More Troublingly, Tingo’s Cash Flow And Balance Sheet Statements In Both Its Audited Annual And Unaudited Quarterly Filings Appear To Have Glaring Issues

Beyond typos and other errors in notes, the company’s core financial statements also exhibit major irregularities.

The company seems to get its signs/directions confused. For example, with every other company we are aware of, a reduction in accounts receivable is considered a source in cash, given that the it means the accounts were paid.

Contrary to this, Tingo’s financial professionals seem to think that a $150 million reduction in accounts receivables somehow drains the company of cash, per its latest quarterly report.

(Source: Tingo Q1 2023 10-Q [Pg. 6])

The issue goes beyond its cash flow statements.
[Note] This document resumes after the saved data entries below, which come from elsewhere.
File: src/rtl/rtc_pkg.sv
// Shared definitions for the RTC parallel-bus sequencer: FSM states, RTC register map,
// command-register codes and default bus timing.
package rtc_pkg;

  typedef enum logic [3:0] {
    StIdle,
    StASu,
    StAStb,
    StAHold,
    StAGap,
    StDSu,
    StDStb,
    StDHold,
    StDGap,
    StFin
  } rtc_state_e;

  // RTC register file addresses
  localparam logic [7:0] RegSeconds = 8'h00;
  localparam logic [7:0] RegMinutes = 8'h01;
  localparam logic [7:0] RegHours   = 8'h02;
  localparam logic [7:0] RegDay     = 8'h03;
  localparam logic [7:0] RegDate    = 8'h04;
  localparam logic [7:0] RegMonth   = 8'h05;
  localparam logic [7:0] RegYears   = 8'h06;
  localparam logic [7:0] RegTimer   = 8'h07;
  localparam logic [7:0] RegStatus0 = 8'h08;
  localparam logic [7:0] RegStatus1 = 8'h09;
  localparam logic [7:0] RegStatus2 = 8'h0A;

  // Command-register codes written by the prefix access
  localparam logic [7:0] CmdClkXfer = 8'hF0;
  localparam logic [7:0] CmdTmrXfer = 8'hF1;
  localparam logic [7:0] CmdAuxXfer = 8'hF2;

  localparam int unsigned TSuDef    = 2;
  localparam int unsigned TPulseDef = 4;
  localparam int unsigned THoldDef  = 2;
  localparam int unsigned TGapDef   = 4;

  function automatic int unsigned max_u(input int unsigned a, input int unsigned b);
    return (a > b) ? a : b;
  endfunction

endpackage

File: src/rtl/rtc_phase_timer.sv
// Loadable down-counter that times each bus phase; tc_o flags the last cycle of a phase.
module rtc_phase_timer #(
  parameter int unsigned Width = 2
) (
  input  logic             clk_i,
  input  logic             rst_i,
  input  logic             load_i,
  input  logic [Width-1:0] load_val_i,
  output logic             tc_o
);

  logic [Width-1:0] cnt_d, cnt_q;

  always_comb begin
    cnt_d = cnt_q;
    if (load_i) begin
      cnt_d = load_val_i;
    end else if (cnt_q != '0) begin
      cnt_d = cnt_q - Width'(1);
    end
  end

  always_ff @(posedge clk_i or posedge rst_i) begin
    if (rst_i) begin
      cnt_q <= '0;
    end else begin
      cnt_q <= cnt_d;
    end
  end

  assign tc_o = (cnt_q == '0);

endmodule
Despite Tingo’s cash flow statement reporting that receivables decreased by $150.1 million, Tingo’s balance sheet in the same period reported that receivables increased by $345.2 million.

(Source: Tingo’s Q1 2023 balance sheet [Pg. 1])
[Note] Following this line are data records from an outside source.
[src/rtl/cache_access_sequencer.sv]
// Sequences lookup/update/clear phases for the split L1 caches; optional hit/miss
// statistics are built only when STAT_COUNTERS_EN is defined.
module cache_access_sequencer
  import my_struct_package::*;
(
  input  logic               clk,
  input  logic               rst,
  input  logic               cmd_valid,
  output logic               cmd_ready,
  input  logic [3:0]         cmd_op,
  input  logic [ADDR_W-1:0]  cmd_addr,
  output logic               ic_read_enable,
  output logic               ic_write_enable,
  output logic               dc_read_enable,
  output logic               dc_write_enable,
  output logic [INDEX_W-1:0] index,
  output logic [TAG_W-1:0]   tag,
  output logic               clear_all,
  output logic               lru_update,
  input  logic               hit_i,
  input  logic               hit_d,
  output logic               done,
  output logic               err,
  output logic [CNT_W-1:0]   cnt_reads,
  output logic [CNT_W-1:0]   cnt_writes,
  output logic [CNT_W-1:0]   cnt_hits,
  output logic [CNT_W-1:0]   cnt_misses
);
  seq_state_e       r_state;
  logic [3:0]       r_op;
  logic             w_sel_i;
  logic             w_unused_offset;

  assign w_sel_i         = (r_op == OP_RD_I);
  assign w_unused_offset = ^cmd_addr[OFFSET_W-1:0];

  always_ff @(posedge clk or negedge rst) begin
    if (!rst) begin
      r_state         <= IDLE;
      r_op            <= '0;
      cmd_ready       <= 1'b1;
      ic_read_enable  <= 1'b0;
      ic_write_enable <= 1'b0;
      dc_read_enable  <= 1'b0;
      dc_write_enable <= 1'b0;
      clear_all       <= 1'b0;
      lru_update      <= 1'b0;
      done            <= 1'b0;
      err             <= 1'b0;
      index           <= '0;
      tag             <= '0;
    end else begin
      ic_read_enable  <= 1'b0;
      ic_write_enable <= 1'b0;
      dc_read_enable  <= 1'b0;
      dc_write_enable <= 1'b0;
      clear_all       <= 1'b0;
      lru_update      <= 1'b0;
      done            <= 1'b0;
      err             <= 1'b0;
      case (r_state)
        IDLE: begin
          if (cmd_valid) begin
            r_op      <= cmd_op;
            tag       <= cmd_addr[ADDR_W-1 -: TAG_W];
            index     <= cmd_addr[OFFSET_W +: INDEX_W];
            cmd_ready <= 1'b0;
            if (cmd_op == OP_CLR) begin
              // Sweep starts at set 0 on the very next cycle.
              r_state         <= CLEAR;
              index           <= '0;
              ic_write_enable <= 1'b1;
              dc_write_enable <= 1'b1;
              clear_all       <= 1'b1;
            end else if (op_is_mem(cmd_op)) begin
              r_state <= LOOKUP;
              if (cmd_op == OP_RD_I) ic_read_enable <= 1'b1;
              else                   dc_read_enable <= 1'b1;
            end else begin
              r_state <= DONE;
              done    <= 1'b1;
              err     <= (cmd_op != OP_PRINT);
            end
          end
        end
        LOOKUP: r_state <= EVAL;
        EVAL: begin
          r_state    <= WRITE;
          lru_update <= op_is_counted(r_op);
          if (w_sel_i) ic_write_enable <= 1'b1;
          else         dc_write_enable <= 1'b1;
        end
        WRITE: begin
          r_state <= DONE;
          done    <= 1'b1;
        end
        CLEAR: begin
          if (index == INDEX_W'(SETS - 1)) begin
            r_state <= DONE;
            index   <= '0;
            done    <= 1'b1;
          end else begin
            index           <= index + 1'b1;
            ic_write_enable <= 1'b1;
            dc_write_enable <= 1'b1;
            clear_all       <= 1'b1;
          end
        end
        DONE: begin
          r_state   <= IDLE;
          cmd_ready <= 1'b1;
        end
        default: r_state <= IDLE;
      endcase
    end
  end

`ifdef STAT_COUNTERS_EN
  logic w_eval, w_hit, w_clr;

  assign w_eval = (r_state == EVAL);
  assign w_hit  = w_sel_i ? hit_i : hit_d;
  // Index is 0 only on the first sweep cycle, so this clears exactly once.
  assign w_clr  = (r_state == CLEAR) && (index == '0);

  sat_counter #(.CNT_W(CNT_W)) u_cnt_reads (
    .clk(clk), .rst(rst), .clr(w_clr),
    .inc(w_eval && ((r_op == OP_RD_D) || (r_op == OP_RD_I))), .count(cnt_reads));
  sat_counter #(.CNT_W(CNT_W)) u_cnt_writes (
    .clk(clk), .rst(rst), .clr(w_clr),
    .inc(w_eval && (r_op == OP_WR_D)), .count(cnt_writes));
  sat_counter #(.CNT_W(CNT_W)) u_cnt_hits (
    .clk(clk), .rst(rst), .clr(w_clr),
    .inc(w_eval && op_is_counted(r_op) && w_hit), .count(cnt_hits));
  sat_counter #(.CNT_W(CNT_W)) u_cnt_misses (
    .clk(clk), .rst(rst), .clr(w_clr),
    .inc(w_eval && op_is_counted(r_op) && !w_hit), .count(cnt_misses));
`else
  logic w_unused_hits;

  assign w_unused_hits = hit_i ^ hit_d;
  assign cnt_reads     = '0;
  assign cnt_writes    = '0;
  assign cnt_hits      = '0;
  assign cnt_misses    = '0;
`endif
endmodule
We couldn’t find any explanation for the $495.3 million accounts receivable discrepancy and suspect neither the trade receivables or cash balances are real.[17]

The issue is not just isolated to Tingo’s unaudited quarterly report. Its annual report, which was audited and given a clean audit opinion, seems to suffer from the same issues. [Pg. F-11] It’s balance sheet shows a $6.3 million annual reduction in trade receivables while its cash flow statement shows an increase of $7.7 million in the same line item. [Pgs. F-6, F-11]) The annual report also includes the supposed accounts receivable increase as a source of cash in its cash flow statements, again mixing up the signs.

Note that the above is just a sampling of the issues. We identified similar issues with accounts payable, deferred taxes, current liabilities and PP&E.

In short, Tingo seems to have little financial controls whatsoever and its auditor seems to have completely missed it.

We Strongly Suspect Tingo’s Cash Balance, Which It Conveniently Claims Is Held In Nigeria, Is Fake

The Company Collected Only ~12% Of The Interest Income One Would Expect From Its Claimed Cash Balances

Tingo claimed to have $780 million in cash as of Q1 2023. [Pg. 1] Per the same financials:

“The majority of the cash is held at its bank in Nigeria, and there are certain foreign exchange restrictions in place that limit the conversion of such cash into US Dollars” [Pg. 31]

Despite its claims, Tingo has received far less interest on its cash than one would expect.

Interest rates on Nigerian deposits are around 8%. Tingo supposedly had $500 million in cash at year-end 2022 and $780 million at the end of Q1. If we conservatively assume a $600 million average cash balance, Tingo should have received about $12 million in interest income for the quarter. However, the company reported just $1.4 million. [Pg. 31]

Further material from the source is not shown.